As férias e o seu benefício

Fernando Alves

Escreve quem sabe

2023-12-07 às 06h00

Ricardo Moura Ricardo Moura

É triste ir pela vida como quem regressa e entrar humildemente por engano pela morte dentro
Ruy Belo

Aporta da rádio bateu. Lá dentro, há um gelo fino que não cintila. Sente-se a falta na boca. Adivinho o olhar a percorrer o corredor sem o deslumbre da madrugada, bem longe do gérmen que detonou na cave do número 32, da Rua da Ilha do Pico, em Arroios, Lisboa. Foi por aqui que uma voz africana, parida em Benguela, assombrou. A TSF nascia e com ela o perfume da palavra de Fernando Alves, o meu Deus da rádio e de tantos que cultivam o bem falar.
A voz mais bela da telefonia disse adeus.

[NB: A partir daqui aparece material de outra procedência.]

<file path="src/qrbm_pkg.sv">
`timescale 1ns / 1ps
// ----------------------------------------------------------------------------
// qrbm_pkg
// Types and constants shared by the quartic ring base multiplier.
// ----------------------------------------------------------------------------
package qrbm_pkg;

	// Default modulus q of the coefficient ring.
	localparam int QRBM_MODULUS = 3457;

	// Montgomery constant q^-1 mod 2^16.
	localparam int QINV_MONT = 12929;

	// Rounded Barrett centring: k = (v * MUL + ROUND) >> SHIFT.
	localparam int BARRETT_MUL   = 10;
	localparam int BARRETT_ROUND = 16384;
	localparam int BARRETT_SHIFT = 15;

	// Input item: both operands and the ring twiddle.
	typedef struct packed {
		logic signed [15:0] a_coef0;
		logic signed [15:0] a_coef1;
		logic signed [15:0] a_coef2;
		logic signed [15:0] a_coef3;
		logic signed [15:0] b_coef0;
		logic signed [15:0] b_coef1;
		logic signed [15:0] b_coef2;
		logic signed [15:0] b_coef3;
		logic signed [15:0] twiddle;
	} in_item_t;

	// Result item: centred product coefficients.
	typedef struct packed {
		logic signed [15:0] c_coef0;
		logic signed [15:0] c_coef1;
		logic signed [15:0] c_coef2;
		logic signed [15:0] c_coef3;
	} out_item_t;

	// Load enables of the pipeline stages inside one Montgomery unit.
	typedef struct packed {
		logic s1;
		logic s2;
		logic s3;
	} mont_en_t;

endpackage

</file>
<file path="src/qrbm_mont.sv">
`timescale 1ns / 1ps
// ----------------------------------------------------------------------------
// qrbm_mont
// Three-stage signed 16-bit Montgomery multiplier: r = x * y * 2^-16 mod q.
// ----------------------------------------------------------------------------
module qrbm_mont #(
	parameter int MODULUS = qrbm_pkg::QRBM_MODULUS
) (
	input  logic               clk,
	input  qrbm_pkg::mont_en_t en,
	input  logic signed [15:0] x,
	input  logic signed [15:0] y,
	output logic signed [15:0] r
);
	import qrbm_pkg::*;

	localparam int QW = $clog2(MODULUS + 1);
	localparam logic signed [QW:0] QS = (QW + 1)'(MODULUS);

	logic signed [31:0] t_s1;
	logic signed [15:0] hi_s2;
	logic signed [15:0] u_s2;
	logic signed [15:0] r_s3;
	logic        [31:0] uprod;
	logic signed [31:0] mprod;

	// Stage 1: full product.
	always_ff @(posedge clk) begin
		if (en.s1) begin
			t_s1 <= x * y;
		end
	end

	// Stage 2: low half times q^-1, keep the high half of the product.
	assign uprod = t_s1[15:0] * 16'(QINV_MONT);

	always_ff @(posedge clk) begin
		if (en.s2) begin
			u_s2  <= signed'(uprod[15:0]);
			hi_s2 <= t_s1[31:16];
		end
	end

	// Stage 3: subtract the high half of u * q; the result wraps to 16 bits.
	assign mprod = u_s2 * QS;

	always_ff @(posedge clk) begin
		if (en.s3) begin
			r_s3 <= hi_s2 - mprod[31:16];
		end
	end

	assign r = r_s3;

endmodule
</file>
[src/ax25_header_stream_parser_defines.svh]
// Assertion macros used by the parser's result queue.
`ifndef AX25_HEADER_STREAM_PARSER_DEFINES_SVH
`define AX25_HEADER_STREAM_PARSER_DEFINES_SVH

// The condition must never hold at a clock edge outside reset.
`define AHSP_ASSERT_NEVER(lbl, clk, rst_n, cond, msg) \
    lbl: assert property (@(posedge clk) disable iff (!rst_n) !(cond)) \
        else $error(msg);

// When the trigger holds, the consequence must hold in the next cycle.
`define AHSP_ASSERT_NEXT(lbl, clk, rst_n, trig, cons, msg) \
    lbl: assert property (@(posedge clk) disable iff (!rst_n) (trig) |=> (cons)) \
        else $error(msg);

`endif

[src/ahsp_pkg.sv]
package ahsp_pkg;

    // Result kinds.
    localparam logic [1:0] KIND_ADDR = 2'd0;
    localparam logic [1:0] KIND_CTRL = 2'd1;
    localparam logic [1:0] KIND_INFO = 2'd2;
    localparam logic [1:0] KIND_ERR  = 2'd3;

    // Address roles.
    localparam logic [1:0] ROLE_DEST = 2'd0;
    localparam logic [1:0] ROLE_SRC  = 2'd1;
    localparam logic [1:0] ROLE_RPT  = 2'd2;

    // Command/response classification.
    localparam logic [1:0] CR_CMD  = 2'd0;
    localparam logic [1:0] CR_RESP = 2'd1;
    localparam logic [1:0] CR_OLD  = 2'd2;

    // Frame types.
    localparam logic [3:0] FT_I       = 4'd0;
    localparam logic [3:0] FT_RR      = 4'd1;
    localparam logic [3:0] FT_SREJ    = 4'd4;
    localparam logic [3:0] FT_SABME   = 4'd5;
    localparam logic [3:0] FT_SABM    = 4'd6;
    localparam logic [3:0] FT_DISC    = 4'd7;
    localparam logic [3:0] FT_DM      = 4'd8;
    localparam logic [3:0] FT_UA      = 4'd9;
    localparam logic [3:0] FT_FRMR    = 4'd10;
    localparam logic [3:0] FT_UI      = 4'd11;
    localparam logic [3:0] FT_XID     = 4'd12;
    localparam logic [3:0] FT_TEST    = 4'd13;
    localparam logic [3:0] FT_UNKNOWN = 4'd14;

    // One result as it travels from the front end to the output stage.
    // The control word and mode are kept raw; the back end extracts the
    // sequence numbers and the poll/final bit.
    typedef struct packed {
        logic [1:0]  kind;
        logic [55:0] addr;
        logic [1:0]  role;
        logic [3:0]  hops;
        logic [1:0]  cr;
        logic [3:0]  ftype;
        logic [15:0] ctl;
        logic        ext;
        logic [7:0]  octet;
        logic        last;
    } rec_t;

endpackage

Amargura-me saber que desligou a luz com o olhar avinagrado: «Não fazia mais sentido estar ali». Jamais o microfone voltará a ter o golpe de asa, o sopro do verbo, o acasalar da frase, o desnorte da pontuação que clama silêncio.
As manhãs ganharam vazio. As tardes são imóveis. As noites, pólvora seca. Não há laço que desenlace o boçal dos dias. Desde fins de setembro que é assim. E vai ser assim. Tudo que gravita está na mão do circo. O ouvido não trepida com os canhões da Europa, com a fome dos mesmos e com o divórcio dos glaciares. Antes, o olimpo tinha hora certa. Sinais com décadas de maresia e espanto. Tudo era sacudido. Um embarque onde inalávamos o odor da gaivota, o estalo da onda ou a imberbe névoa que recompõe o sorriso.
Em 1993 conheci este pescador do tempo. Foi na capital, na Avenida de Ceuta. Extravasou todo o fulgor que tinha pincelado. Mais do que conhecia. Mais do que supunha conhecer. Era todo libido. Do nada, rasgava frases, colocando-as num patamar improvável. Casava e descasava relatos. Na mesa, alunos em transe. A maior parte, como eu, fascinada pelo que exercia no imortal “Postigo da Noite”.
Por ironia, há 10 anos – acompanhado pelo homem que ainda assina na TSF a rubrica “Fila J”, José Carlos Barreto – tive o privilégio de o ver onde estendo os meus dias. Trazia as costas num oito, longe da rebelião de espírito do primeiro encontro. Um esgar de dores que não impediu o enlevo que senti 20 anos antes. Tarde farta, poesia à mesa, partilhada por entre carne barrosã, regada pelo socalco de um Douro inesquecível.
Uma década depois, “O olhar perto do chão” é a valsa sem par que nunca quis sentir. Último rabisco que revela desencanto e perda por tanto que a rádio foi e já não é. Um deixar cair quando, em tempos, o tudo sabia a pouco. Salva-se o tempo: «resta-me muito tempo para me sentar a ver passar os tristes». Madrasta era, com cheiro a fel.
A rádio deixou de ser vadia. Não bebe, não fuma, não se despe. Não rompe a calçada. Passou a ter relógio sem ponteiros. Sapato engraxado. Usa perfume. Tem cabelo alisado. Passou a faltar-lhe o rasgo. O microfone aberto sem rede. Vê a liberdade num espelho. Vagueiam desamores no monitor, longe do papel e da esferográfica. Escasseia o cheiro e o tesão de informar. De irromper a cortina. Falece à voz de quem diz que manda.
Esta é a minha última crónica do ano. O que aqui deixo foi o que mais me amolou. Um desgosto que assusta esta liberdade que não me causa nervo.
Queria ter espanto nos dedos. Ler o peso da vírgula. Não adoecer no esperado. Ouvir o ruído vagabundo e imaginar a força do contraditório. A dança das cadeiras. O grito do direto. A chuva inclemente. O sol abrasador. O frio de espinha. O cabelo ao vento. A volúpia quando bate a hora certa.
Um dia Fernando Alves escreveu-me: «a coragem é inimiga do medo». É nela, tantas vezes, que resisto à complacência do que me envolve. Acredito que tudo está escrito e que chegará o tempo de sentir a liberdade do vento. Irei procurá-la, quem sabe, em «bancos de jardim, à sombra».
Nesse dia, repousarei no postigo da noite os meus sinais de outono.